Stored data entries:
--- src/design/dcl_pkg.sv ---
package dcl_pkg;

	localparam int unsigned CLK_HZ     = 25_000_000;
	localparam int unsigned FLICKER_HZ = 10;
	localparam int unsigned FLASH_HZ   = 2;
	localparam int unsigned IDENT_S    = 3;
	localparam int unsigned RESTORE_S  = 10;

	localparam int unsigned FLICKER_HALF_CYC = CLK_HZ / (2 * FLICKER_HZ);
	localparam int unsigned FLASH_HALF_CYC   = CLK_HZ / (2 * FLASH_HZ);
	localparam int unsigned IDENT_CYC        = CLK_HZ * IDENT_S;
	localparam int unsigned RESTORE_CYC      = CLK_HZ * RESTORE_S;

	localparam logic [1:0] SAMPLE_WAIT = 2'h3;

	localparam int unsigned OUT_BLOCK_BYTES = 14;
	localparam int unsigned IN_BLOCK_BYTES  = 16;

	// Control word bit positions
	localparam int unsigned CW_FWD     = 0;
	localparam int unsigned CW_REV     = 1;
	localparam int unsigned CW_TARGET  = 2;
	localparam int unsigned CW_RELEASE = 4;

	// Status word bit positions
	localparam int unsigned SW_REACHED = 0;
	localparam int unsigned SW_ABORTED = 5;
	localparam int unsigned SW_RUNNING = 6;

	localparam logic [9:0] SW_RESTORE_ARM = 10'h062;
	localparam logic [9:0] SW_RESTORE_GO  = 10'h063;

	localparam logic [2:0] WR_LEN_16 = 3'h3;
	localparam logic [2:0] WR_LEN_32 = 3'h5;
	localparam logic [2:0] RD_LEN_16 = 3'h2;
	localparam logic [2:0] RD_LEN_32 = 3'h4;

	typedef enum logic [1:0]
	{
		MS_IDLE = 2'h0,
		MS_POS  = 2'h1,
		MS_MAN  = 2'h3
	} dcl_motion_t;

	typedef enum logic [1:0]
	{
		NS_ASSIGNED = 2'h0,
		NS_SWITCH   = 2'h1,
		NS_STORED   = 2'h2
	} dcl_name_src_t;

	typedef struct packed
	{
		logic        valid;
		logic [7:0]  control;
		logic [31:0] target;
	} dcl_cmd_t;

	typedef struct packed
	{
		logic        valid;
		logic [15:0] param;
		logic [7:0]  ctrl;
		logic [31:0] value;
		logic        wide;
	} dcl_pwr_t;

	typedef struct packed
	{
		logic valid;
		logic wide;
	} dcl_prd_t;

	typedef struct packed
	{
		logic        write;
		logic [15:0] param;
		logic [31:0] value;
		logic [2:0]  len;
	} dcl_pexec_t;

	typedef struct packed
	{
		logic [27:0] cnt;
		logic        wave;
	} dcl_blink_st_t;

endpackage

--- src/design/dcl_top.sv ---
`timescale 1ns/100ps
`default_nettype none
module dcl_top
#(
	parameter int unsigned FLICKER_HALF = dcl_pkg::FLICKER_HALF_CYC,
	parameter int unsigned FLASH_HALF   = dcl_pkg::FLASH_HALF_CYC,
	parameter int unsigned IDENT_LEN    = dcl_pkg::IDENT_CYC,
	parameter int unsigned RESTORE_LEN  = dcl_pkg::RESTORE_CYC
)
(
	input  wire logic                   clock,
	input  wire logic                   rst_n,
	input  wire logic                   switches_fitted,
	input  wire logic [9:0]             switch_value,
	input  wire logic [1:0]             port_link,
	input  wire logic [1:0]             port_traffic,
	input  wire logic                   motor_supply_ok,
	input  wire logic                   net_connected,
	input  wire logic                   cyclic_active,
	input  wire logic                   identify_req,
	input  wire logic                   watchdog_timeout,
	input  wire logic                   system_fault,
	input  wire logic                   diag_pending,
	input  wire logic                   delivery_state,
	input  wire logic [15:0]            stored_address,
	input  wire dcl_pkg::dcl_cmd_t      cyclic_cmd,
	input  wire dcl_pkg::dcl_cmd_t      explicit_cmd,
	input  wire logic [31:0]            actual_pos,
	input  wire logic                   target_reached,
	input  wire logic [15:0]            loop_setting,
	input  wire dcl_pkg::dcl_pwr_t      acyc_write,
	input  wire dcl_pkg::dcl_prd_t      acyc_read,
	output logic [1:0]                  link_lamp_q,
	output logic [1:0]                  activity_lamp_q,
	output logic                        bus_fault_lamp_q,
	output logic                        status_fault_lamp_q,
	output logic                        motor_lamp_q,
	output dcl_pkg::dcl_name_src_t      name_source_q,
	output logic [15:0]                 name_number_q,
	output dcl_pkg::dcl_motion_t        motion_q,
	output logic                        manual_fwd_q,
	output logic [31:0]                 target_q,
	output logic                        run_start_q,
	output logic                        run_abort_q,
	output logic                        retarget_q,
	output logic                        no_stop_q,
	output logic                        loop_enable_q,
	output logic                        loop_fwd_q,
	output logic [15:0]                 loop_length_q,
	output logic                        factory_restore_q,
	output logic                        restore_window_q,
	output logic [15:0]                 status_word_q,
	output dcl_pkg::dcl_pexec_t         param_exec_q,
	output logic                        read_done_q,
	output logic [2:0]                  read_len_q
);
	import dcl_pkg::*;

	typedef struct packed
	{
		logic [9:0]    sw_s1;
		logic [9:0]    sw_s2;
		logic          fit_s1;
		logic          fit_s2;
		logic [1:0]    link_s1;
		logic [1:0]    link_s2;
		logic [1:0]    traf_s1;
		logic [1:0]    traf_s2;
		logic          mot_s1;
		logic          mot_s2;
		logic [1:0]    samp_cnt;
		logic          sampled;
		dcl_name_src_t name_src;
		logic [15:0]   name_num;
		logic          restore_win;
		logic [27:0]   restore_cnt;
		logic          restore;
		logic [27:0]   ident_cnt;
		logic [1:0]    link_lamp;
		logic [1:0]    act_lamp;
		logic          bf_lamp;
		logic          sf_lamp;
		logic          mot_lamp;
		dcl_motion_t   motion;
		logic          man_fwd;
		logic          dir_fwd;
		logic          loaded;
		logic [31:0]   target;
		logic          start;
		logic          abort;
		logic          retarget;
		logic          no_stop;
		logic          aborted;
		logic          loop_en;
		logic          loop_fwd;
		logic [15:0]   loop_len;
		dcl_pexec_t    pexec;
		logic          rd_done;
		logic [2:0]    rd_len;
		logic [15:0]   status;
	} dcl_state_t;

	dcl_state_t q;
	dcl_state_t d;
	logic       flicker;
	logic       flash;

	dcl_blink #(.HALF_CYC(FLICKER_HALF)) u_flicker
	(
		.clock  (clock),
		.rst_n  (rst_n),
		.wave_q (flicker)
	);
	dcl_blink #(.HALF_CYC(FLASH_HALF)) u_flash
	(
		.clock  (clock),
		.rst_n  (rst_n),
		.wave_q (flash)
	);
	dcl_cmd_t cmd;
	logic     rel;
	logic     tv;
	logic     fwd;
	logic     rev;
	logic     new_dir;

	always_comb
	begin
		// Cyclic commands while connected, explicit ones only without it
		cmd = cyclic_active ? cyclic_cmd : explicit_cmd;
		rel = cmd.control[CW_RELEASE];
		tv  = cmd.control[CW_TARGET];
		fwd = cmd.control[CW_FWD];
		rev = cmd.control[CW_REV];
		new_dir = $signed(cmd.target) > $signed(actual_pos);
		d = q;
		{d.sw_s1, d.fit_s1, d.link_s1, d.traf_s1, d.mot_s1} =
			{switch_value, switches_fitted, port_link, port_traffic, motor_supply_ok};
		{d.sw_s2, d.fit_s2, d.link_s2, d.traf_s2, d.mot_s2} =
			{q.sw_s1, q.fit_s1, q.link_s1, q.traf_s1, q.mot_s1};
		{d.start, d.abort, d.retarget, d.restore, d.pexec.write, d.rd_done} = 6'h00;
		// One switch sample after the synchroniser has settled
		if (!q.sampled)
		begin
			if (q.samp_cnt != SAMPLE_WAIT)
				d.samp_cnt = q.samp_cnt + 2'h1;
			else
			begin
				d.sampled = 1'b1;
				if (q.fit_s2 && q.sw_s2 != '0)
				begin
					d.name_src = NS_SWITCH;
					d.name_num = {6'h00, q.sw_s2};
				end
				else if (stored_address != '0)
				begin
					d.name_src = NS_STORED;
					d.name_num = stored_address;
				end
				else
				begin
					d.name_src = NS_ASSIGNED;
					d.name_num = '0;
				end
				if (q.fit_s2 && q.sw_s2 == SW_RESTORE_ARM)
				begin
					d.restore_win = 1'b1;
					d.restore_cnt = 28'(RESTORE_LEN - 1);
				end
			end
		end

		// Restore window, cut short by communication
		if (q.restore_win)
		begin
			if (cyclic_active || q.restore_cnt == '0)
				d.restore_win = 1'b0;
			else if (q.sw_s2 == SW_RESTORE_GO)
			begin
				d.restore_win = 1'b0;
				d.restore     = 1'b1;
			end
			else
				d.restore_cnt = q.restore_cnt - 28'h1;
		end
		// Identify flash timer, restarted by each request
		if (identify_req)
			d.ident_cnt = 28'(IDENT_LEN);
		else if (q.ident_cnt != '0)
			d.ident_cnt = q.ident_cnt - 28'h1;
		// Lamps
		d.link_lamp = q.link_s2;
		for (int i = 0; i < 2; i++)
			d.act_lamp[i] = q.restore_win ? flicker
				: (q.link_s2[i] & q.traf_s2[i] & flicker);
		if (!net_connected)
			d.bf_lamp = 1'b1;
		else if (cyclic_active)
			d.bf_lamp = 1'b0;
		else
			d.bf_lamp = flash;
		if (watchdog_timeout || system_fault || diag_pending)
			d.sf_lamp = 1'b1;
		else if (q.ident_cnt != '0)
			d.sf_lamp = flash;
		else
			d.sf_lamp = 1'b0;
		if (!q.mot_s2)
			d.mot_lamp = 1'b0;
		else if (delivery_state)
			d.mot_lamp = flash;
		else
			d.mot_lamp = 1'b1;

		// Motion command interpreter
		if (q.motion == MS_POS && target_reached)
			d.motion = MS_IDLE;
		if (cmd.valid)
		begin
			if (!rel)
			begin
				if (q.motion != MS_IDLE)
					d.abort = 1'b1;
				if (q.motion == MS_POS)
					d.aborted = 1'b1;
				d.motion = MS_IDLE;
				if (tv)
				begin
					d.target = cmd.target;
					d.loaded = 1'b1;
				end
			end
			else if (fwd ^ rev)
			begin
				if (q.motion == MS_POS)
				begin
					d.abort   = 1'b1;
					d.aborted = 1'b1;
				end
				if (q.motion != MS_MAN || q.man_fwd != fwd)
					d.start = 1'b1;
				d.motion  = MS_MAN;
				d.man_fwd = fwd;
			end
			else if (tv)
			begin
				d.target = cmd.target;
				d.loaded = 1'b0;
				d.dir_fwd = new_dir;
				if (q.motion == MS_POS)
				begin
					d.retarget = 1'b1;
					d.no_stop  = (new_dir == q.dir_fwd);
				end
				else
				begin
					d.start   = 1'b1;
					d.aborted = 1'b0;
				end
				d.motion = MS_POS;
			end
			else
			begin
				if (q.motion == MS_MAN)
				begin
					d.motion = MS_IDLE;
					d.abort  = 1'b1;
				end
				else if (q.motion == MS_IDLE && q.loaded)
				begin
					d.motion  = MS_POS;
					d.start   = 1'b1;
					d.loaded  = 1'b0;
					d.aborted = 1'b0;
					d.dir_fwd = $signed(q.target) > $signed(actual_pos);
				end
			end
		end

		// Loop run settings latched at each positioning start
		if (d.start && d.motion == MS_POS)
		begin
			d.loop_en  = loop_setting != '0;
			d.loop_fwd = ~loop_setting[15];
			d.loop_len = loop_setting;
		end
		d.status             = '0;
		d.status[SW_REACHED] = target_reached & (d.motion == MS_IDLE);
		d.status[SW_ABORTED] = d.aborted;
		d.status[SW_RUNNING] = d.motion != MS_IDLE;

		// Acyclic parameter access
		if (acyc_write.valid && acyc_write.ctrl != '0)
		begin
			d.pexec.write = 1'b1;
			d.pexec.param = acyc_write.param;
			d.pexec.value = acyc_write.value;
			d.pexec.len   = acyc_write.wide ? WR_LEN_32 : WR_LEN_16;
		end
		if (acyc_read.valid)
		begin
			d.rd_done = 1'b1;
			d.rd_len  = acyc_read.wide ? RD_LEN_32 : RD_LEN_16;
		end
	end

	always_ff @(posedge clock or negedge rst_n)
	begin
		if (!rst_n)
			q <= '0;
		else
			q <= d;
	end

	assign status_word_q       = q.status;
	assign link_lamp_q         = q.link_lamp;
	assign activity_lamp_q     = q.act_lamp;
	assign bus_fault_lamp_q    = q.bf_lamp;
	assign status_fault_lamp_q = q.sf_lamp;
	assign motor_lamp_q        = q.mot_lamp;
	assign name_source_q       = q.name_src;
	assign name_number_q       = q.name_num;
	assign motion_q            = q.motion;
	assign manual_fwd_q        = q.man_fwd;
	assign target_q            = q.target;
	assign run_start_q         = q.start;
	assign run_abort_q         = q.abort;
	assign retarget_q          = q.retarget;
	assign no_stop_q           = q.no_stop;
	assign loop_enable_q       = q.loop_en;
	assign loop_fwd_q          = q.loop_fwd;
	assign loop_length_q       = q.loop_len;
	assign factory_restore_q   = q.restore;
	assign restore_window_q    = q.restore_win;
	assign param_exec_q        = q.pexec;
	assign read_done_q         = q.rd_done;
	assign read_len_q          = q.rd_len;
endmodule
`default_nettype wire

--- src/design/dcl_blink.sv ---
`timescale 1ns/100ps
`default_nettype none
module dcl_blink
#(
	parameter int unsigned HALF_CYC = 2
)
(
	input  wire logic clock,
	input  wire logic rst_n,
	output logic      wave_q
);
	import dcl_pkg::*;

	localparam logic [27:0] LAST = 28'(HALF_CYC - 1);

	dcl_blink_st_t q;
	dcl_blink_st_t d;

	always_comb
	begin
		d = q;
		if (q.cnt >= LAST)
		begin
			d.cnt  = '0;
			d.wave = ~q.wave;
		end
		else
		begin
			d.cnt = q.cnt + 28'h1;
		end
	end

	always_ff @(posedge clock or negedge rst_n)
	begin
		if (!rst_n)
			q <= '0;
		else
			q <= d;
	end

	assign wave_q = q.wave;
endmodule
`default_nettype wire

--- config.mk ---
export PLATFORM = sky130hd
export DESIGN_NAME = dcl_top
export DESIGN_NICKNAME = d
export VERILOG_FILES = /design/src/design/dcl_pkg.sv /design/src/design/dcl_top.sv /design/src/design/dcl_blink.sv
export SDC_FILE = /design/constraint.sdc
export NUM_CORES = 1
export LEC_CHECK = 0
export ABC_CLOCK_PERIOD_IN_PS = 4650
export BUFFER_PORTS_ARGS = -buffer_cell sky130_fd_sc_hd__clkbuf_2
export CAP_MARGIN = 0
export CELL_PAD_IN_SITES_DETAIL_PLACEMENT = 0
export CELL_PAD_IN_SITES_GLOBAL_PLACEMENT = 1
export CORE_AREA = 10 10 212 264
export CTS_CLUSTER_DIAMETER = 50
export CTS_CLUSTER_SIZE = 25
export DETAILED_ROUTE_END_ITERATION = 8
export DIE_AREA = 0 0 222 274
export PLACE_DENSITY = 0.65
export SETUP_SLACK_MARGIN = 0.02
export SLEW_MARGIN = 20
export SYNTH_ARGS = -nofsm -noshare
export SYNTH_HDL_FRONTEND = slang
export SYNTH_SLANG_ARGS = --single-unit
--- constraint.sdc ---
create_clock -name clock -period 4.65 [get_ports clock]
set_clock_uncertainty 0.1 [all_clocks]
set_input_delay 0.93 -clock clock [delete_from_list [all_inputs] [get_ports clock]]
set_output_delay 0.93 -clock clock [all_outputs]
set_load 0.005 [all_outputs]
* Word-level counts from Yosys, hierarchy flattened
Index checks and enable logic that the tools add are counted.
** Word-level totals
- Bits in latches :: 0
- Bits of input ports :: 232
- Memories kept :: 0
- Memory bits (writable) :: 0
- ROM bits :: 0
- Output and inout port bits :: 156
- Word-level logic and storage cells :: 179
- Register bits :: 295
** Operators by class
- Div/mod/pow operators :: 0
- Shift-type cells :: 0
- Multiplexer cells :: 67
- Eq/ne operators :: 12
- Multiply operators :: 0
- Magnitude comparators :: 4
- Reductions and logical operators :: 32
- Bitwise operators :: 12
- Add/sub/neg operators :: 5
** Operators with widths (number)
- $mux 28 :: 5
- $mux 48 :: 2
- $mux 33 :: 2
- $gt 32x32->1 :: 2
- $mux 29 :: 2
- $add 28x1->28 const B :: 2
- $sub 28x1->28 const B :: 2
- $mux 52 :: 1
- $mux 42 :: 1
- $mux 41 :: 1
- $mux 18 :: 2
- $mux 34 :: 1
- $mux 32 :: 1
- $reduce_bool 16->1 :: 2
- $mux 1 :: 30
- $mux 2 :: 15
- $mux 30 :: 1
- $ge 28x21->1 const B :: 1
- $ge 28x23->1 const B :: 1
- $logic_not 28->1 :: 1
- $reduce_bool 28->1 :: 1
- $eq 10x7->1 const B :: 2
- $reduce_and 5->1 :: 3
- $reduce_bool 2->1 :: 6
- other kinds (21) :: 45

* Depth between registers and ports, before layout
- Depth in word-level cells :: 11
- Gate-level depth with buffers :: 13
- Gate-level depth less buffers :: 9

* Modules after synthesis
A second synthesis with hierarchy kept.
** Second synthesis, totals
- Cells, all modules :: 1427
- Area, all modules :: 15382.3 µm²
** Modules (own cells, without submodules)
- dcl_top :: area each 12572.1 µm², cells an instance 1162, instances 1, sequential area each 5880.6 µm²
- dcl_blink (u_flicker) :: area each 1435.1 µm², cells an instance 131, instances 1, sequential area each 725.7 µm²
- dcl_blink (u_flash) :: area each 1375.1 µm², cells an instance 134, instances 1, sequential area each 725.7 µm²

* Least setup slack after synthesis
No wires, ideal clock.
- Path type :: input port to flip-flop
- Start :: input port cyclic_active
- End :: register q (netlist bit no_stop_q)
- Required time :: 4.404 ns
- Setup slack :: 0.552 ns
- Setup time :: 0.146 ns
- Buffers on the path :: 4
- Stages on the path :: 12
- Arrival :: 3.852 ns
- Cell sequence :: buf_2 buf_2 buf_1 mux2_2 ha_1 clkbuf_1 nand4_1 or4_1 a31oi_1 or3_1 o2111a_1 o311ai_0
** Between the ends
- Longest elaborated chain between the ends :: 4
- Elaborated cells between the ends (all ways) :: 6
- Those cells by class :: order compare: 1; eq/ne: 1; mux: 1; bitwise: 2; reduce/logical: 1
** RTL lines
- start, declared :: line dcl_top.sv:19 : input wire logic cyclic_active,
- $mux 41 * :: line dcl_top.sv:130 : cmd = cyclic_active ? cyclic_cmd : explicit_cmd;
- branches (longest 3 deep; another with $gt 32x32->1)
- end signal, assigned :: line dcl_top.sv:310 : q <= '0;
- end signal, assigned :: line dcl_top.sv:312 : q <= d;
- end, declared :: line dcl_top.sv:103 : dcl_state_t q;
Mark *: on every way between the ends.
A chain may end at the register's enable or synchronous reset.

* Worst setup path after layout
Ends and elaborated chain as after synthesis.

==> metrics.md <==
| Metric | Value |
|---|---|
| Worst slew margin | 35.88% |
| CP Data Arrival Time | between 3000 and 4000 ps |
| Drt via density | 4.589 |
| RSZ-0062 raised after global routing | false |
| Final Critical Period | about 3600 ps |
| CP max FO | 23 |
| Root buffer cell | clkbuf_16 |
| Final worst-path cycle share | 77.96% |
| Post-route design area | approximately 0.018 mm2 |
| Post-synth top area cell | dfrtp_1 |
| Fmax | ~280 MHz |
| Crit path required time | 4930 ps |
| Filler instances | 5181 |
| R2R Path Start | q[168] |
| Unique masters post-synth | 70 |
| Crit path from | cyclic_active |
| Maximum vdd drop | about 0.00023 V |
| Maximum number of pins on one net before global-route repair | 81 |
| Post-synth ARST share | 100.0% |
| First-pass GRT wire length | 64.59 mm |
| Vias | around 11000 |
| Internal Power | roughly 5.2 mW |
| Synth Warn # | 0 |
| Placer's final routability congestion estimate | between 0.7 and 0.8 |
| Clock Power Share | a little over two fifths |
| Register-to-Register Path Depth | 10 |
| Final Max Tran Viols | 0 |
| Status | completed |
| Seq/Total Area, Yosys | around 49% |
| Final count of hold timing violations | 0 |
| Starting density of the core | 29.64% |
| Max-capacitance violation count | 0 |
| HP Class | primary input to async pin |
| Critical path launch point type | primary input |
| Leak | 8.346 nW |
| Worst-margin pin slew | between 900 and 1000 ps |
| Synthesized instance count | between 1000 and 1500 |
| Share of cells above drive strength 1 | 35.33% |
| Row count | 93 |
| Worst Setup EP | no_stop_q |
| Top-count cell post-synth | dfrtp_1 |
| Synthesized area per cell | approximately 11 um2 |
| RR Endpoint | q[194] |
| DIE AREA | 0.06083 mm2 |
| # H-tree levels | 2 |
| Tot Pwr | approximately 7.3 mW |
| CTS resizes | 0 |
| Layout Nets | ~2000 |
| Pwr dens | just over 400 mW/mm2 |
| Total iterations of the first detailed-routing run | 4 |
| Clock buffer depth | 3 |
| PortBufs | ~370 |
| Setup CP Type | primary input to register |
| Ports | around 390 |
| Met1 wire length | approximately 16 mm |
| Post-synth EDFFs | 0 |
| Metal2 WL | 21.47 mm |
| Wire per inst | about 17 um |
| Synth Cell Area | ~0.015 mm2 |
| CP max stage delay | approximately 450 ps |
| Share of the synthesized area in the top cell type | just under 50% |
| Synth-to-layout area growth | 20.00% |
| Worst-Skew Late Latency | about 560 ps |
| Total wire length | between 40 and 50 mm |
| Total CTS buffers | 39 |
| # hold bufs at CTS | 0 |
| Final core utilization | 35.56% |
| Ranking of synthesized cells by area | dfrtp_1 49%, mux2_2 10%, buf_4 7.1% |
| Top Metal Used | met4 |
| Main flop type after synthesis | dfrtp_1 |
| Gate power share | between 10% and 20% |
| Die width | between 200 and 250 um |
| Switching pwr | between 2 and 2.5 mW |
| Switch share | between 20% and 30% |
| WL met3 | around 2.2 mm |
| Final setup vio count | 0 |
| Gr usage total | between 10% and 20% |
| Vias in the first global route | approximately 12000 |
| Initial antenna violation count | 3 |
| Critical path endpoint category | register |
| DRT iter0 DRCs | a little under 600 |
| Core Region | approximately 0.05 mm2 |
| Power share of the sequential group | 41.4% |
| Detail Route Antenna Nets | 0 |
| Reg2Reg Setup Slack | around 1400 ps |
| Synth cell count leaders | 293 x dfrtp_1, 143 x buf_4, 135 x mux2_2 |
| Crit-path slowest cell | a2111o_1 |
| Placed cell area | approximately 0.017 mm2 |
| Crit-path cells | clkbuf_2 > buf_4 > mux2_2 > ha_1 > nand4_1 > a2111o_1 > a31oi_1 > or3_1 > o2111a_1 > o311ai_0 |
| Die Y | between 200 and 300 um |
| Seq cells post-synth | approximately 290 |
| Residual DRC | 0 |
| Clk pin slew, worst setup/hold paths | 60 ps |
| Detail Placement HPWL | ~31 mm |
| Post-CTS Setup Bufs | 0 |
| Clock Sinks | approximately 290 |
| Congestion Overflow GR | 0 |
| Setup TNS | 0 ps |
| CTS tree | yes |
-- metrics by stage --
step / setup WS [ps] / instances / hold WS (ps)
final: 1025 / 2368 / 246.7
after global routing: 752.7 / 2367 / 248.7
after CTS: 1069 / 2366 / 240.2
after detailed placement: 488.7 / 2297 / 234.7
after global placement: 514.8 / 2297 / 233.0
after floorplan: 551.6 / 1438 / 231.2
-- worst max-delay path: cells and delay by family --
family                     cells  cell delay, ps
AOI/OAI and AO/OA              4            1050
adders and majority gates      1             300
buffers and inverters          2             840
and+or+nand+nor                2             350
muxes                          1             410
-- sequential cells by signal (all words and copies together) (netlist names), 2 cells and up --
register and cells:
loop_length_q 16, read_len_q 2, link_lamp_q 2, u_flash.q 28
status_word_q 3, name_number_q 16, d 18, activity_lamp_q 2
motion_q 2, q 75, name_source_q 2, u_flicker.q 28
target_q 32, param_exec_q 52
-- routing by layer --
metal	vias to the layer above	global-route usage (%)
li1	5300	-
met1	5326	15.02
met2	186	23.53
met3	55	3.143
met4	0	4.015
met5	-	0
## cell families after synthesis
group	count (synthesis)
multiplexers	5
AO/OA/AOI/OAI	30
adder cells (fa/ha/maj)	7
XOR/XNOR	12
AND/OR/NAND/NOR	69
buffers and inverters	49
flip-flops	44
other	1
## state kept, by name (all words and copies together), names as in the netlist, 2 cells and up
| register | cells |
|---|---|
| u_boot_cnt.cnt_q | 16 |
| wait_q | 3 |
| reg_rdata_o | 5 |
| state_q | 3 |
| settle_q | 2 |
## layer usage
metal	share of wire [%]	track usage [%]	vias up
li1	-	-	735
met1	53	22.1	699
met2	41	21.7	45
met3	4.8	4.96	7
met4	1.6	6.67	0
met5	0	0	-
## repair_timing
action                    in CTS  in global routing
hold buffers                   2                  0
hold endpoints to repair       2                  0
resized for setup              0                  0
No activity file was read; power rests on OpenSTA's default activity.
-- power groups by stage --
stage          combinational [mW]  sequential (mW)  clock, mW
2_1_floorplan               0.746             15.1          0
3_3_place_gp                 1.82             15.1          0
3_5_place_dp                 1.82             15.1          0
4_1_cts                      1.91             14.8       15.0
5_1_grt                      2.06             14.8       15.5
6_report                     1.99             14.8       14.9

◆ **What you are asked to do**
What is needed is every line from the data above that includes the string "just", copied out.

◆ **Exercise solution**
| Pwr dens | just over 400 mW/mm2 |
| Share of the synthesized area in the top cell type | just under 50% |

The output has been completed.